All the data processing were using R programming

Data set preview-7.82 8.79 -9.66 -8.16 -7.52 -8.5 -9.85 4.17 -8.98 -4.764.08 -0.29 6.36 4.37 -2.38 -9.66 -0.73 -5.34 8.88 9.22

99 99 99 99 9.03 9.27 9.03 9.27 99 9999 8.35 99 99 1.8 8.16 -2.82 6.21 99 1.84

8.5 4.61 -4.17 -5.39 1.36 1.6 7.04 4.61 -0.44 5.73-6.17 -3.54 0.44 -8.5 -7.09 -4.32 -8.69 -0.87 -6.65 -1.8

99 99 99 99 8.59 -9.85 7.72 8.79 99 996.84 3.16 9.17 -6.21 -8.16 -1.7 9.27 1.41 -5.19 -4.42

-3.79 -3.54 -9.42 -6.89 -8.74 -0.29 -5.29 -8.93 -7.86 -1.63.01 5.15 5.15 3.01 6.41 5.15 8.93 2.52 3.01 8.16

-2.91 4.08 99 99 -5.73 99 2.48 -5.29 99 1.461.31 1.8 2.57 -2.38 0.73 0.73 -0.97 5 -7.23 -1.36

99 99 99 99 5.87 99 5.58 0.53 99 7.149.22 9.27 9.22 8.3 7.43 0.44 3.5 8.16 5.97 8.988.79 -5.78 6.02 3.69 7.77 -5.83 8.69 8.59 -5.92 7.52-3.5 1.55 2.33 -4.13 4.22 -2.28 -2.96 -0.49 2.91 1.99

99 -9.27 99 99 -7.38 99 8.74 -6.31 99 2.333.16 7.62 3.79 8.25 4.22 7.62 2.43 0.97 0.53 0.834.22 3.64 99 99 2.52 99 4.13 -5.19 99 7.91

99 7.62 99 99 -8.64 2.43 8.93 -6.6 99 -9.472.57 -0.73 99 99 2.57 99 -4.22 2.67 99 -1.317.28 5.39 99 99 -4.22 99 8.93 3.5 99 6.12

Data processing approach

Joke1 Joke2 Joke3 Joke4 Joke5 Joke6 Joke7 Joke

User 2 0 0 1 3 4 3 0 0

User 3 0 0 0 4 5 4 0 0

User 4 0 0 2 3 3 2 0 0

Manhattan distance measure is applied

Data processingDistance between user 2 and user 3 is four Distance between user 2 and user 4 is threeUser 4 seems more close to user 3

Data processing approach(con’d.)

Joke1 Joke2 Joke3 Joke4 Joke5 Joke6 Joke7 Joke

User 2 0 0 1 3 4 3 0 0

User 3 0 0 1 4 5 4 0 0

User 4 0 0 2 3 3 2 0 0

Data processingDistance between user 2 and user 3 is threeDistance between user 2 and user 4 is threeBoth user 3 and 4 has the same distance with

user 2

Measurement of accuracyrelative squared error used to computing

the accuracy

Traditional CF accuracy of joke 3Accuracy= 1-(1-2)²/1=0

Current approach accuracy Accuracy=1-(1-1.5)²/1=75%

User similarity comparison

Joke1 Joke2 Joke3 Joke4 Joke 5 Joke 6 Joke7 Joke 80

User 2User 3User 4

Conclusion Heavy computation forceMethods for both unrated value and missing

References Liu, Z, Wang, H, Qu, W, Liu, W & Fan, R 2009b, Sparse Matrix

Prediction Filling in Collaborative Filtering, IEEE Computer Society, pp. 304-307.

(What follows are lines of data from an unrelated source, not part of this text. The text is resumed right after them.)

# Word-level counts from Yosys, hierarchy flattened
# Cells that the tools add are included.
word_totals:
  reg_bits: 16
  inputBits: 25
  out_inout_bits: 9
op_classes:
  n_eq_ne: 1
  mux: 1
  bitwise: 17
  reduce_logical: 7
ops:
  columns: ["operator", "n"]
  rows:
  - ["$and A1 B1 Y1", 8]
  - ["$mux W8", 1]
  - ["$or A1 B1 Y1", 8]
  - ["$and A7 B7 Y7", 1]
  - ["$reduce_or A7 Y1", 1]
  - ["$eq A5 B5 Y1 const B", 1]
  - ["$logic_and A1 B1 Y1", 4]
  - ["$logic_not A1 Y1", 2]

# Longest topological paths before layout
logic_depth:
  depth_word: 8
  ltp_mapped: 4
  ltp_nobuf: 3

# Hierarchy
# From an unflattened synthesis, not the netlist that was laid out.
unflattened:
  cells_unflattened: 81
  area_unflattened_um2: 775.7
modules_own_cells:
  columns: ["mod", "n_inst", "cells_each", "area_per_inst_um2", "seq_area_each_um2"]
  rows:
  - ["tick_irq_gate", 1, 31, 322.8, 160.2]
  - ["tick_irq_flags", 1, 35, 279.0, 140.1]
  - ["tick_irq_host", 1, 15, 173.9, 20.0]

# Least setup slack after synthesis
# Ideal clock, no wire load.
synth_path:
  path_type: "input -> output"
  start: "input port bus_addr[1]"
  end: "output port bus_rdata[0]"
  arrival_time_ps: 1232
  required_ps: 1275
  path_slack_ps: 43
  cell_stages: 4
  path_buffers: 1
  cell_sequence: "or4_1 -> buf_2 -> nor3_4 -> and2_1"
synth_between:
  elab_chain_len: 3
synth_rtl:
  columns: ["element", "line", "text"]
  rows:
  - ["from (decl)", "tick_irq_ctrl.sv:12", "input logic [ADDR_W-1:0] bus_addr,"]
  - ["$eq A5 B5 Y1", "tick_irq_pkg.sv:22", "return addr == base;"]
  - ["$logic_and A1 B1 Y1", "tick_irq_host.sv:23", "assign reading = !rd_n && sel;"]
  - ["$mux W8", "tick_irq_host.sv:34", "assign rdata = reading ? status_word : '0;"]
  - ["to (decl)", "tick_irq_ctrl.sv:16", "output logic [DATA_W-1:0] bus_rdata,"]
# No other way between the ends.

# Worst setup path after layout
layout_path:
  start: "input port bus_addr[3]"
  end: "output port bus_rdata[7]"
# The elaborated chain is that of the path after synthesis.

Ma, H, King, I & Lyu, MR 2007, Effective missing data prediction for collaborative filtering, ACM, Amsterdam, The Netherlands, pp. 39-46.

Rong, H & Yansheng, L 2006, 'A Hybrid User and Item-Based Collaborative Filtering with Smoothing on Sparse Data', paper presented at the Artificial Reality and Telexistence--Workshops, 2006. ICAT '06. 16th International Conference on, Nov. 2006.

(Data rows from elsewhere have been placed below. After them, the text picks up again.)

==> src/rtl/mrd_pkg.sv <==
package mrd_pkg;
  localparam logic [31:0] BOOT_BASE = 32'hFFFF_0000;
  localparam logic [31:0] IO_BASE   = 32'hFFFF_FE00;
  localparam int unsigned BOOT_MAX  = 32768;

  typedef enum logic [1:0] {ACC_LOAD = 2'd0, ACC_STORE = 2'd1, ACC_FETCH = 2'd2, ACC_RSVD = 2'd3} acc_kind_e;
  typedef enum logic [1:0] {SZ_BYTE = 2'd0, SZ_HALF = 2'd1, SZ_WORD = 2'd2, SZ_RSVD = 2'd3} acc_size_e;
  typedef enum logic [2:0] {RG_NONE, RG_IMEM, RG_DMEM, RG_BOOT, RG_IO, RG_EXT} region_e;

  // offset of addr from base lies below span (wraps modulo 2^32)
  function automatic logic in_window(logic [31:0] addr, logic [31:0] base, logic [32:0] span);
    logic [31:0] off;
    off = addr - base;
    return {1'b0, off} < span;
  endfunction

  function automatic logic aligned_ok(logic [1:0] lo, acc_size_e sz);
    case (sz)
      SZ_BYTE: return 1'b1;
      SZ_HALF: return ~lo[0];
      SZ_WORD: return lo == 2'b00;
      default: return 1'b0;
    endcase
  endfunction
endpackage

==> src/rtl/mrd_region_decode.sv <==
module mrd_region_decode
  import mrd_pkg::*;
#(
  parameter logic [31:0] IBASE      = 32'h0000_0000,
  parameter logic [31:0] DBASE      = 32'h8000_0000,
  parameter bit          IMEM_EN    = 1'b1,
  parameter bit          DMEM_EN    = 1'b1,
  parameter bit          BOOT_EN    = 1'b1,
  parameter bit          EXT_EN     = 1'b1,
  parameter int unsigned IMEM_BYTES = 16384,
  parameter int unsigned DMEM_BYTES = 8192,
  parameter int unsigned BOOT_BYTES = 4096
) (
  input  logic [31:0] addr,
  output region_e     region,
  output logic        gap_hit
);
  localparam logic [32:0] IMEM_END   = {1'b0, IBASE} + 33'(IMEM_BYTES);
  localparam bit          GAP_EXISTS = IMEM_EN && (IMEM_END < {1'b0, DBASE});

  always_comb begin
    gap_hit = GAP_EXISTS && ({1'b0, addr} >= IMEM_END) && (addr < DBASE);
    region  = RG_NONE;
    if (addr >= IO_BASE) begin
      region = RG_IO;
    end else if (addr >= BOOT_BASE) begin
      if (BOOT_EN && in_window(addr, BOOT_BASE, 33'(BOOT_BYTES))) region = RG_BOOT;
    end else if (IMEM_EN && in_window(addr, IBASE, 33'(IMEM_BYTES))) begin
      region = RG_IMEM;
    end else if (DMEM_EN && in_window(addr, DBASE, 33'(DMEM_BYTES))) begin
      region = RG_DMEM;
    end else if (!gap_hit && EXT_EN) begin
      region = RG_EXT;
    end
  end
endmodule

==> src/rtl/mrd_attr_check.sv <==
module mrd_attr_check
  import mrd_pkg::*;
(
  input  region_e    region,
  input  acc_kind_e  kind,
  input  acc_size_e  size,
  input  logic [1:0] addr_lo,
  output logic       fault
);
  always_comb begin
    fault = 1'b0;
    if (region == RG_NONE)                                  fault = 1'b1;
    if (!aligned_ok(addr_lo, size))                         fault = 1'b1;
    if (kind == ACC_RSVD)                                   fault = 1'b1;
    if (kind == ACC_FETCH && size != SZ_WORD)               fault = 1'b1;
    case (region)
      RG_DMEM: if (kind == ACC_FETCH) fault = 1'b1;
      RG_BOOT: if (kind == ACC_STORE) fault = 1'b1;
      RG_IO:   if (kind == ACC_FETCH || (kind == ACC_STORE && size != SZ_WORD)) fault = 1'b1;
      default: ;
    endcase
  end
endmodule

Supervisor: Associate Prof. Jiuyong Li(John) Student: Kang Sun Date: 28 th May 2010.

Documents

Transcript of Supervisor: Associate Prof. Jiuyong Li(John) Student: Kang Sun Date: 28 th May 2010.

Using causal discovery for feature selection in multivariate ...nugget.unisa.edu.au/jiuyong/CausalfeatureSelection.pdfThe discovery of causal relationships is beneﬁcial for good

Gahee Kang 2014

Kang Fighting Phytophthora 08

Eun Yong Kang , Ilya shpitser , Hyun Min Kang, Chun Ye, Eleazar Eskin

Information based data anonymization for classiﬁcation utilitynugget.unisa.edu.au/jiuyong/Tradeoff.pdf · of privacy preserving data publishing is to protect private information

THREE ESSAYS ON SOCIAL RESOURCES AND WORK … · Date Kapil Verma . v ACKNOWLEDGEMENTS I am extremely grateful to my supervisor Yu Kang Yang Trevor and my co-supervisor Marilyn Ang

Welcome Dr. Youngjin Kang › ... › 44 › 2013 › 03 › 2017-Fall-Newsletter.pdfWelcome Dr. Youngjin Kang Dr. Youngjin Kang Assistant Professor Child and Family Studiesfamilies.

UROP_Chow Jun Kang

China By: Alissa Kang .

Kang Lings

Samuel O’Malley oymsj001@mymail.unisa.edu.au Supervisor: Prof. Jiuyong Li jiuyong.li@unisa.edu.au Associate Supervisor: Dr. Jixue Liu jixue.liu@unisa.edu.au.

KAIAWE KANG - Hawaii

Kang Da Jeong

Kang Hyun Jung

CivPro Kang Fall 2010

Market Orientation as a Branding Strategy - diva …159258/FULLTEXT01.pdfMarket Orientation as a Branding Strategy Charina Montemar Hägglund Supervisor: Olivia Kang Bachelor™s Thesis

Judge Shi Jiuyong, Maritime Delimitation in the Jurisprudence of the ICJ

Daewha kang

Deriving Topics and Opinions from Microblogs Feng Jiang Supervisors: Jixue Liu & Jiuyong Li.

1 Decision tree based classifications of heterogeneous lung cancer data Student: Yi LI Supervisor: Associate Prof. Jiuyong Li Data: 15 th May 2009.